● **What is needed**:
Produce the records below again, word for word, but stop after the line that contains "export CORE_MARGIN = 3".

● **Records shown**:

========================

### config.mk
export PLATFORM = sky130hd
export DESIGN_NAME = albuf_top
export DESIGN_NICKNAME = d
export VERILOG_FILES = /design/src/hdl/albuf_bus_pkg.sv /design/src/hdl/albuf_ctrl_pkg.sv /design/src/hdl/albuf_fetch_ctrl.sv /design/src/hdl/albuf_word_queue.sv /design/src/hdl/albuf_aligner.sv /design/src/hdl/albuf_top.sv
export SDC_FILE = /design/constraint.sdc
export NUM_CORES = 1
export LEC_CHECK = 0
export ABC_AREA = 1
export BUFFER_PORTS_ARGS = -buffer_cell sky130_fd_sc_hd__buf_4
export CAP_MARGIN = 20
export CORE_ASPECT_RATIO = 0.8
export CORE_MARGIN = 3
export CORE_UTILIZATION = 40
export DETAILED_ROUTE_END_ITERATION = 16
export HOLD_SLACK_MARGIN = 0.06
export SYNTH_ARGS = -nofsm -noshare
export SYNTH_HDL_FRONTEND = slang
export SYNTH_SLANG_ARGS = --single-unit
### constraint.sdc
create_clock -name clk -period 4.89 [get_ports clk]
set_input_delay 0.978 -clock clk [delete_from_list [all_inputs] [get_ports clk]]
set_output_delay 0.978 -clock clk [all_outputs]
set_load 0.1 [all_outputs]
### src/hdl/albuf_bus_pkg.sv
package albuf_bus_pkg;

  //////////////////////////////
  // Fetch bus limits and markers
  //////////////////////////////

  // Bus requests allowed in flight at once
  parameter int unsigned MAX_OUTSTANDING = 2;

  // Low two bits of a halfword that starts a 32-bit instruction
  parameter logic [1:0] OPCODE_FULL = 2'b11;

  //////////////////////////////
  // Bus response and output types
  //////////////////////////////

  // One word returned by the fetch bus
  typedef struct packed {
    logic [31:0] rdata;
    logic        err;
  } fetch_resp_t;

  // One whole instruction handed to decode
  typedef struct packed {
    logic [31:0] instr;
    // Set if any word the instruction came from faulted
    logic        err;
    logic [31:0] addr;
  } instr_out_t;

endpackage

### src/hdl/albuf_ctrl_pkg.sv
package albuf_ctrl_pkg;

  //////////////////////////////
  // Controller to buffer
  //////////////////////////////

  // Branch and fetch control from the core controller
  typedef struct packed {
    // Fetch enable, held as a level
    logic        instr_req;
    // Single-cycle pulse that redirects fetch to target
    logic        pc_set;
    // Single-cycle pulse that drops everything buffered
    logic        kill;
    // Branch destination, halfword aligned
    logic [31:0] target;
  } branch_ctrl_t;

  //////////////////////////////
  // Write-side tracking state
  //////////////////////////////

  // Where the next incoming word sits relative to instruction boundaries
  // Used to count complete instructions as words arrive
  typedef enum logic [1:0] {
    // Next word starts on an instruction boundary
    ALIGNED  = 2'd0,
    // Branch target was in the upper half
    // Lower half of the next word is not part of the stream
    SKIP_LOW = 2'd1,
    // Lower half of the next word ends a 32-bit instruction
    SPLIT    = 2'd2
  } align_state_e;

  // Tracking state right after a branch
  function automatic align_state_e branch_state(input logic [31:0] target);
    branch_state = target[1] ? SKIP_LOW : ALIGNED;
  endfunction

endpackage

### src/hdl/albuf_fetch_ctrl.sv
module albuf_fetch_ctrl #(
  parameter int unsigned DEPTH = 3
) (
  input  logic                         clk,
  input  logic                         rst_n,
  input  albuf_ctrl_pkg::branch_ctrl_t ctrl_i,
  output logic                         fetch_valid_o,
  input  logic                         fetch_ready_i,
  output logic                         fetch_branch_o,
  output logic [31:0]                  fetch_branch_addr_o,
  input  logic                         resp_valid_i,
  input  logic [31:0]                  resp_rdata_i,
  input  logic                         pop_i,
  output logic                         resp_accept_o,
  output logic                         busy_o
);
  import albuf_bus_pkg::*;
  import albuf_ctrl_pkg::*;

  // Each buffered word can hold up to two instructions
  localparam int unsigned ICNT_W = $clog2(2 * DEPTH + 1);
  localparam int unsigned OCNT_W = $clog2(MAX_OUTSTANDING + 1);

  logic [OCNT_W-1:0] out_cnt_q, out_cnt_n;
  logic [OCNT_W-1:0] flush_q, flush_n, flush_branch;
  logic [ICNT_W-1:0] instr_cnt_q, instr_cnt_n, pend_cnt;
  align_state_e      state_q, state_n;
  logic [1:0]        n_incoming;
  logic              pop_q;
  logic              req_fire;
  logic              hi_full, lo_full;

  //////////////////////////////
  // Fetch request decision
  //////////////////////////////

  // Emission counted one cycle late to keep ready out of this path
  assign pend_cnt = instr_cnt_q - ICNT_W'(pop_q);

  // Fetch when low on instructions, or on a branch, with room in flight
  assign fetch_valid_o = ctrl_i.instr_req &&
                         (out_cnt_q < OCNT_W'(MAX_OUTSTANDING)) &&
                         (ctrl_i.pc_set ||
                          (pend_cnt == '0) ||
                          ((pend_cnt == ICNT_W'(1)) && (out_cnt_q == '0)));

  assign req_fire            = fetch_valid_o && fetch_ready_i;
  assign fetch_branch_o      = ctrl_i.pc_set;
  assign fetch_branch_addr_o = {ctrl_i.target[31:1], 1'b0};
  assign busy_o              = (out_cnt_q != '0) || fetch_valid_o;

  // Stale words are dropped, as is a word landing on a branch or kill
  assign resp_accept_o = resp_valid_i && (flush_q == '0) && !ctrl_i.pc_set && !ctrl_i.kill;

  // Outstanding requests
  assign out_cnt_n = out_cnt_q + OCNT_W'(req_fire) - OCNT_W'(resp_valid_i);

  // Every word still owed at a branch belongs to the old path
  // A word arriving right now is already accounted for
  assign flush_branch = out_cnt_q - OCNT_W'(resp_valid_i);

  always_comb begin
    flush_n = flush_q;
    if (ctrl_i.pc_set) begin
      flush_n = flush_branch;
    end else if (resp_valid_i && (flush_q != '0)) begin
      flush_n = flush_q - OCNT_W'(1);
    end
  end

  //////////////////////////////
  // Complete instruction tracking
  //////////////////////////////

  assign lo_full = (resp_rdata_i[1:0] == OPCODE_FULL);
  assign hi_full = (resp_rdata_i[17:16] == OPCODE_FULL);

  always_comb begin
    state_n    = state_q;
    n_incoming = 2'd0;
    if (ctrl_i.pc_set) begin
      state_n = branch_state(ctrl_i.target);
    end else if (resp_accept_o) begin
      case (state_q)
        // Whole word is one 32-bit instruction, or lower half compressed
        ALIGNED: begin
          if (lo_full) begin
            n_incoming = 2'd1;
          end else begin
            n_incoming = hi_full ? 2'd1 : 2'd2;
            state_n    = hi_full ? SPLIT : ALIGNED;
          end
        end
        // Only the upper half counts
        SKIP_LOW: begin
          n_incoming = hi_full ? 2'd0 : 2'd1;
          state_n    = hi_full ? SPLIT : ALIGNED;
        end
        // Lower half closes the pending instruction
        default: begin
          n_incoming = hi_full ? 2'd1 : 2'd2;
          state_n    = hi_full ? SPLIT : ALIGNED;
        end
      endcase
    end
  end

  always_comb begin
    if (ctrl_i.pc_set || ctrl_i.kill) begin
      instr_cnt_n = '0;
    end else begin
      instr_cnt_n = instr_cnt_q + ICNT_W'(n_incoming) - ICNT_W'(pop_q);
    end
  end

  always_ff @(posedge clk or negedge rst_n) begin
    if (!rst_n) begin
      out_cnt_q   <= '0;
      flush_q     <= '0;
      instr_cnt_q <= '0;
      state_q     <= ALIGNED;
      pop_q       <= 1'b0;
    end else begin
      out_cnt_q   <= out_cnt_n;
      flush_q     <= flush_n;
      instr_cnt_q <= instr_cnt_n;
      state_q     <= state_n;
      pop_q       <= pop_i;
    end
  end

  // Request limit holds over any mix of grants and responses
  assert property (@(posedge clk) disable iff (!rst_n)
    out_cnt_q <= OCNT_W'(MAX_OUTSTANDING))
    else $error("outstanding count above limit");

  // Bus never answers a request it was not given
  assert property (@(posedge clk) disable iff (!rst_n)
    resp_valid_i |-> (out_cnt_q != '0))
    else $error("response with no request in flight");

endmodule

### src/hdl/albuf_word_queue.sv
module albuf_word_queue #(
  parameter int unsigned DEPTH = 3
) (
  input  logic                       clk,
  input  logic                       rst_n,
  input  logic                       clear_i,
  input  logic                       kill_i,
  input  logic                       push_i,
  input  albuf_bus_pkg::fetch_resp_t push_data_i,
  input  logic                       advance_i,
  output albuf_bus_pkg::fetch_resp_t head_o,
  output logic                       head_valid_o,
  output albuf_bus_pkg::fetch_resp_t next_o,
  output logic                       next_valid_o
);
  import albuf_bus_pkg::*;

  localparam int unsigned PTR_W = $clog2(DEPTH);

  fetch_resp_t            mem_q [DEPTH];
  logic [DEPTH-1:0]       valid_q, valid_n;
  logic [PTR_W-1:0]       wptr_q, rptr_q, rptr2;

  // Step a pointer, wrapping after the last entry
  function automatic logic [PTR_W-1:0] wrap_inc(input logic [PTR_W-1:0] ptr);
    if (ptr == PTR_W'(DEPTH - 1)) begin
      wrap_inc = '0;
    end else begin
      wrap_inc = ptr + PTR_W'(1);
    end
  endfunction

  //////////////////////////////
  // Read side
  //////////////////////////////

  // Entry after the head supplies the lower half of a split instruction
  assign rptr2 = wrap_inc(rptr_q);

  assign head_o       = mem_q[rptr_q];
  assign head_valid_o = valid_q[rptr_q];
  assign next_o       = mem_q[rptr2];
  assign next_valid_o = valid_q[rptr2];

  //////////////////////////////
  // Valid bits and pointers
  //////////////////////////////

  // Set before clear so a bypassed word that is consumed at once
  // leaves its slot empty
  always_comb begin
    valid_n = valid_q;
    if (push_i) begin
      valid_n[wptr_q] = 1'b1;
    end
    if (advance_i) begin
      valid_n[rptr_q] = 1'b0;
    end
  end

  always_ff @(posedge clk or negedge rst_n) begin
    if (!rst_n) begin
      wptr_q  <= '0;
      rptr_q  <= '0;
      valid_q <= '0;
    end else if (clear_i) begin
      // Branch starts from an empty queue at slot zero
      wptr_q  <= '0;
      rptr_q  <= '0;
      valid_q <= '0;
    end else if (kill_i) begin
      valid_q <= '0;
    end else begin
      valid_q <= valid_n;
      if (push_i) begin
        wptr_q <= wrap_inc(wptr_q);
      end
      if (advance_i) begin
        rptr_q <= wrap_inc(rptr_q);
      end
    end
  end

  // Payload storage
  always_ff @(posedge clk) begin
    if (push_i) begin
      mem_q[wptr_q] <= push_data_i;
    end
  end

  // Request throttling upstream must keep a free slot for every word
  assert property (@(posedge clk) disable iff (!rst_n)
    push_i |-> !valid_q[wptr_q])
    else $error("push into occupied queue entry");

endmodule

### src/hdl/albuf_aligner.sv
module albuf_aligner (
  input  logic                         clk,
  input  logic                         rst_n,
  input  albuf_ctrl_pkg::branch_ctrl_t ctrl_i,
  input  albuf_bus_pkg::fetch_resp_t   head_i,
  input  logic                         head_valid_i,
  input  albuf_bus_pkg::fetch_resp_t   next_i,
  input  logic                         next_valid_i,
  input  logic                         resp_accept_i,
  input  albuf_bus_pkg::fetch_resp_t   resp_i,
  output logic                         instr_valid_o,
  input  logic                         instr_ready_i,
  output albuf_bus_pkg::instr_out_t    instr_o,
  output logic                         advance_o,
  output logic                         pop_o
);
  import albuf_bus_pkg::*;

  logic [31:0]  addr_q, addr_n, addr_incr;
  fetch_resp_t  word, hi_word;
  logic         word_ok, split_ok;
  logic         aligned_c, unaligned_c;
  logic         fire;

  //////////////////////////////
  // Source selection
  //////////////////////////////

  // Head word if buffered, else the response on the bus this cycle
  assign word    = head_valid_i ? head_i : resp_i;
  assign word_ok = head_valid_i || resp_accept_i;

  // Second word of a split instruction
  assign hi_word  = next_valid_i ? next_i : resp_i;
  assign split_ok = next_valid_i || (head_valid_i && resp_accept_i);

  // Compressed checks only matter while the output is valid
  assign aligned_c   = (word.rdata[1:0] != OPCODE_FULL);
  assign unaligned_c = (word.rdata[17:16] != OPCODE_FULL);

  //////////////////////////////
  // Output instruction
  //////////////////////////////

  always_comb begin
    instr_o.addr  = addr_q;
    instr_o.instr = word.rdata;
    instr_o.err   = word.err;
    if (addr_q[1]) begin
      // Upper half of head, lower half of the following word
      instr_o.instr = {hi_word.rdata[15:0], word.rdata[31:16]};
      if (!unaligned_c) begin
        instr_o.err = word.err || hi_word.err;
      end
    end
  end

  always_comb begin
    if (ctrl_i.kill || ctrl_i.pc_set) begin
      // Old path is being dropped
      instr_valid_o = 1'b0;
    end else if (addr_q[1] && !unaligned_c) begin
      instr_valid_o = split_ok;
    end else begin
      instr_valid_o = word_ok;
    end
  end

  assign fire  = instr_valid_o && instr_ready_i;
  assign pop_o = fire;

  // Head word is used up once nothing of it is left for the next instruction
  assign advance_o = fire && (addr_q[1] || !aligned_c);

  //////////////////////////////
  // Halfword address
  //////////////////////////////

  assign addr_incr = {addr_q[31:2], 2'b00} + 32'd4;

  always_comb begin
    if (addr_q[1]) begin
      // A split 32-bit instruction ends mid-word
      addr_n = {addr_incr[31:2], unaligned_c ? 2'b00 : 2'b10};
    end else if (aligned_c) begin
      addr_n = {addr_q[31:2], 2'b10};
    end else begin
      addr_n = addr_incr;
    end
  end

  always_ff @(posedge clk or negedge rst_n) begin
    if (!rst_n) begin
      addr_q <= '0;
    end else if (ctrl_i.pc_set) begin
      addr_q <= {ctrl_i.target[31:1], 1'b0};
    end else if (fire) begin
      addr_q <= addr_n;
    end
  end

endmodule

### src/hdl/albuf_top.sv
module albuf_top #(
  parameter int unsigned DEPTH = 3
) (
  input  logic                         clk,
  input  logic                         rst_n,
  input  albuf_ctrl_pkg::branch_ctrl_t ctrl_i,
  output logic                         fetch_valid_o,
  input  logic                         fetch_ready_i,
  output logic                         fetch_branch_o,
  output logic [31:0]                  fetch_branch_addr_o,
  input  logic                         resp_valid_i,
  input  albuf_bus_pkg::fetch_resp_t   resp_i,
  output logic                         instr_valid_o,
  input  logic                         instr_ready_i,
  output albuf_bus_pkg::instr_out_t    instr_o,
  output logic                         busy_o
);
  import albuf_bus_pkg::*;

  // Stage to stage strobes
  logic        resp_accept;
  logic        pop;
  logic        advance;

  // Queue read side
  fetch_resp_t head, next;
  logic        head_valid, next_valid;

  //////////////////////////////
  // Request stage
  //////////////////////////////

  albuf_fetch_ctrl #(
    .DEPTH (DEPTH)
  ) u_fetch_ctrl (
    .clk                 (clk),
    .rst_n               (rst_n),
    .ctrl_i              (ctrl_i),
    .fetch_valid_o       (fetch_valid_o),
    .fetch_ready_i       (fetch_ready_i),
    .fetch_branch_o      (fetch_branch_o),
    .fetch_branch_addr_o (fetch_branch_addr_o),
    .resp_valid_i        (resp_valid_i),
    .resp_rdata_i        (resp_i.rdata),
    .pop_i               (pop),
    .resp_accept_o       (resp_accept),
    .busy_o              (busy_o)
  );

  // Word storage
  albuf_word_queue #(
    .DEPTH (DEPTH)
  ) u_word_queue (
    .clk          (clk),
    .rst_n        (rst_n),
    .clear_i      (ctrl_i.pc_set),
    .kill_i       (ctrl_i.kill),
    .push_i       (resp_accept),
    .push_data_i  (resp_i),
    .advance_i    (advance),
    .head_o       (head),
    .head_valid_o (head_valid),
    .next_o       (next),
    .next_valid_o (next_valid)
  );

  // Output stage
  albuf_aligner u_aligner (
    .clk           (clk),
    .rst_n         (rst_n),
    .ctrl_i        (ctrl_i),
    .head_i        (head),
    .head_valid_i  (head_valid),
    .next_i        (next),
    .next_valid_i  (next_valid),
    .resp_accept_i (resp_accept),
    .resp_i        (resp_i),
    .instr_valid_o (instr_valid_o),
    .instr_ready_i (instr_ready_i),
    .instr_o       (instr_o),
    .advance_o     (advance),
    .pop_o         (pop)
  );

endmodule

Word level (Yosys, flattened, before mapping)
Memory sizes are Yosys's and may differ from the RTL's. Cells that the tools add are included.

Eq/ne operators: 11. $add $sub $neg: 10. Bitwise operators: 3. Order comparisons: 6. Reductions and logical operators: 40. Multiplexer cells: 48.

Operators with widths (count): $mux 32 (4); $mux 33 (2); $mux 2 (20); $add 32x3->32 const B (1); $mux 17 (1); $mux 3 (5); $logic_and 1x1->1 (14); $reduce_bool 2->1 (6); $mux 1 (11); $lt 2x3->1 const B (3); $eq 2x2->1 const B (4); $logic_or 1x1->1 (8); $reduce_and 2->1 (4); $logic_not 2->1 (3); $sub 3x1->3 (2); $add 2x1->2 const B (2); $bmux 1 s2 (2); $demux 1 s2 (2); $ge 2x1->1 const B (2); $logic_not 1->1 (4); $ne 2x2->1 const B (2); $pmux 2 s2 (1); $sub 2x1->2 (2); $add 3x2->3 (1); 12 further kinds (12).

RAM bits: 99. Memories kept: 1. Output and inout port bits: 101. Logic and storage cells: 129. Flip-flop bits (word level): 49. Input bits: 73.

Memories: u_word_queue.mem_q (depth 3, bits a word 33, rd ports 2, clocked after memory_dff 0, write ports 1, RTL line albuf_word_queue.sv:20) `fetch_resp_t mem_q [DEPTH];`.

Logic depth before layout (Yosys ltp)
Depth in word-level cells: 13. Mapped depth: 15. Gate-level depth less buffers: 14.

Cells and area by module
Synthesis repeated with hierarchy kept, for this count alone.

Cell total of the unflattened synthesis: 1143. Area total of the unflattened synthesis: 8822.2 um^2.

By module, submodules not included: albuf_word_queue (area each 4545.6 um^2, instances 1, sequential area each 3148.0 um^2, cells each 444); albuf_aligner (area each 3331.9 um^2, instances 1, sequential area each 775.7 um^2, cells each 577); albuf_fetch_ctrl (area each 944.7 um^2, instances 1, sequential area each 250.2 um^2, cells each 122).

Worst setup path before layout
OpenSTA, ideal clock, no wires.

Path kind: reg2out. Start: register u_aligner.addr_q[1]. End: output port instr_o[37] (netlist bit). Arrival time: 3.709 ns. Cell stages (with the launch flop): 5. Path buffers: 2. Slack: 0.203 ns. Cell sequence: dfrtp_1 inv_1 clkbuf_1 clkbuf_1 o21ai_0.

RTL lines: start, declared (RTL line albuf_aligner.sv:19) `logic [31:0] addr_q, addr_n, addr_incr;`; start signal, assigned (RTL line albuf_aligner.sv:96) `addr_q <= {ctrl_i.target[31:1], 1'b0};`; start signal, assigned (RTL line albuf_aligner.sv:98) `addr_q <= addr_n;`; end, declared (RTL line albuf_top.sv:15) `output albuf_bus_pkg::instr_out_t instr_o,`.

==> reports/results.tsv <==
metric	value	unit
PortBufs	170	
Yosys Warn Count	0	
startpoint types	flop	
CTS Hold Bufs	0	
pin count of the biggest net entering global routing	49	
CP endpoint kind	primary output	
placed cells	1368	
Die W	170	µm
Clk pin slew, worst setup/hold paths	0.07	ns
Top FF cell, synth	edfxtp_1	
clock sinks	147	
post-synthesis sequential area ratio	48.7	%
die footprint	23200	µm²
R2R Path End	u_word_queue.valid_q[0]	
FMAX	0.223	GHz
reg2reg path depth	11	
setup bufs post-CTS	0	
Residual DRC	0	
IO Count	174	
Post-Syn Area	8580	µm²
RSZ-0062 raised after global routing	false	
final worst setup slack	0.410	ns
number of synthesized flops with an enable pin	99	
most numerous cell in the Yosys netlist	nand2_1	
share of the synthesized area in the top cell type	34.7	%
type of the most critical hold path	flop to flop	
Antenna Cells	0	
Die Y	137	µm
Max Cap Violations	0	
fillers	1953	
Final Critical Period	4.48	ns
vias in the first global route	6930	
worst r2r src	u_word_queue.rptr_q[1]	
crit path max-delay cell type	o21ai_0	
PostCTS Resize Cnt	0	
Site Rows	47	
H-tree depth	4	
Synth async-reset ratio	32.7	%
Power Density	415	nW/µm²
Crit Path Class	flop to primary output	
Post-synth top cells	281 x nand2_1, 99 x edfxtp_1, 83 x o21ai_0	
Power Total	4.33	mW
CP Capture Point	instr_o[40]	
Synth area leader	edfxtp_1	
P_leak	4.38	nW
Setup Viol. Count Final	0	
status	finished, final reports clean	
post-synthesis cell count	1003	
share of layout cells above drive strength 1	23.4	%
TritonCTS Buffers	17	
final non-filler cell total	1402	
first-pass GRT wire length	37500	µm
drt wl/cell	17.0	µm
Worst Clk Skew	0.0123	ns
dominant cells by area after synthesis	edfxtp_1 35%, dfrtp_1 14%, nand2_1 12%	
clock latency on the worst-skew pair	0.43	ns
CP arrival	3.50	ns
Critical Path Max Stage Delay	0.82	ns
FF-to-FF setup slack	1.12	ns
antenna viol nets, final	0	
post-synthesis register bit count	147	
CTS root buffer	clkbuf_16	
drt total wl	23900	µm
post-synthesis cell type count	48	
worst vdd ir	226	µV
pre-CTS WS	0.903	ns
required time of the critical path	3.91	ns
initial antenna violation count	0	
GPL Wtd Cong	0.904	
initial core utilization	41.1	%
via/cell ratio	5.32	
CTS tree	yes	
Worst path most repeated cell	nand3_2	
Total GRT Usage	20.7	%
Congestion Overflow GR	0	
Max transition margin	41.8	%
CTS max path bufs	2	
Nets	1203	
Final Cycle Share	91.6	%
via count	7452	
CP Max Fanout	37	
final-report max-slew violation count	0	
crit path launch	u_word_queue.rptr_q[1]	
Iter 0 DRT Violations	777	
post-synthesis average cell area	8.55	µm²
Cell Chain, Critical Path	inv_2 > nand3_2 > nand3_2 > o21ai_0 > o22ai_1 > buf_4	
placed wire-length estimate	16300	µm
core footprint	20900	µm²
Fin. Hold Viols	0	
synthesis-to-finish area growth	21.7	%
drt first pass iters	5	
Worst-Margin Slew	0.872	ns
setup_tns	0	ns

========================

● **Expected output**:
### config.mk
export PLATFORM = sky130hd
export DESIGN_NAME = albuf_top
export DESIGN_NICKNAME = d
export VERILOG_FILES = /design/src/hdl/albuf_bus_pkg.sv /design/src/hdl/albuf_ctrl_pkg.sv /design/src/hdl/albuf_fetch_ctrl.sv /design/src/hdl/albuf_word_queue.sv /design/src/hdl/albuf_aligner.sv /design/src/hdl/albuf_top.sv
export SDC_FILE = /design/constraint.sdc
export NUM_CORES = 1
export LEC_CHECK = 0
export ABC_AREA = 1
export BUFFER_PORTS_ARGS = -buffer_cell sky130_fd_sc_hd__buf_4
export CAP_MARGIN = 20
export CORE_ASPECT_RATIO = 0.8
export CORE_MARGIN = 3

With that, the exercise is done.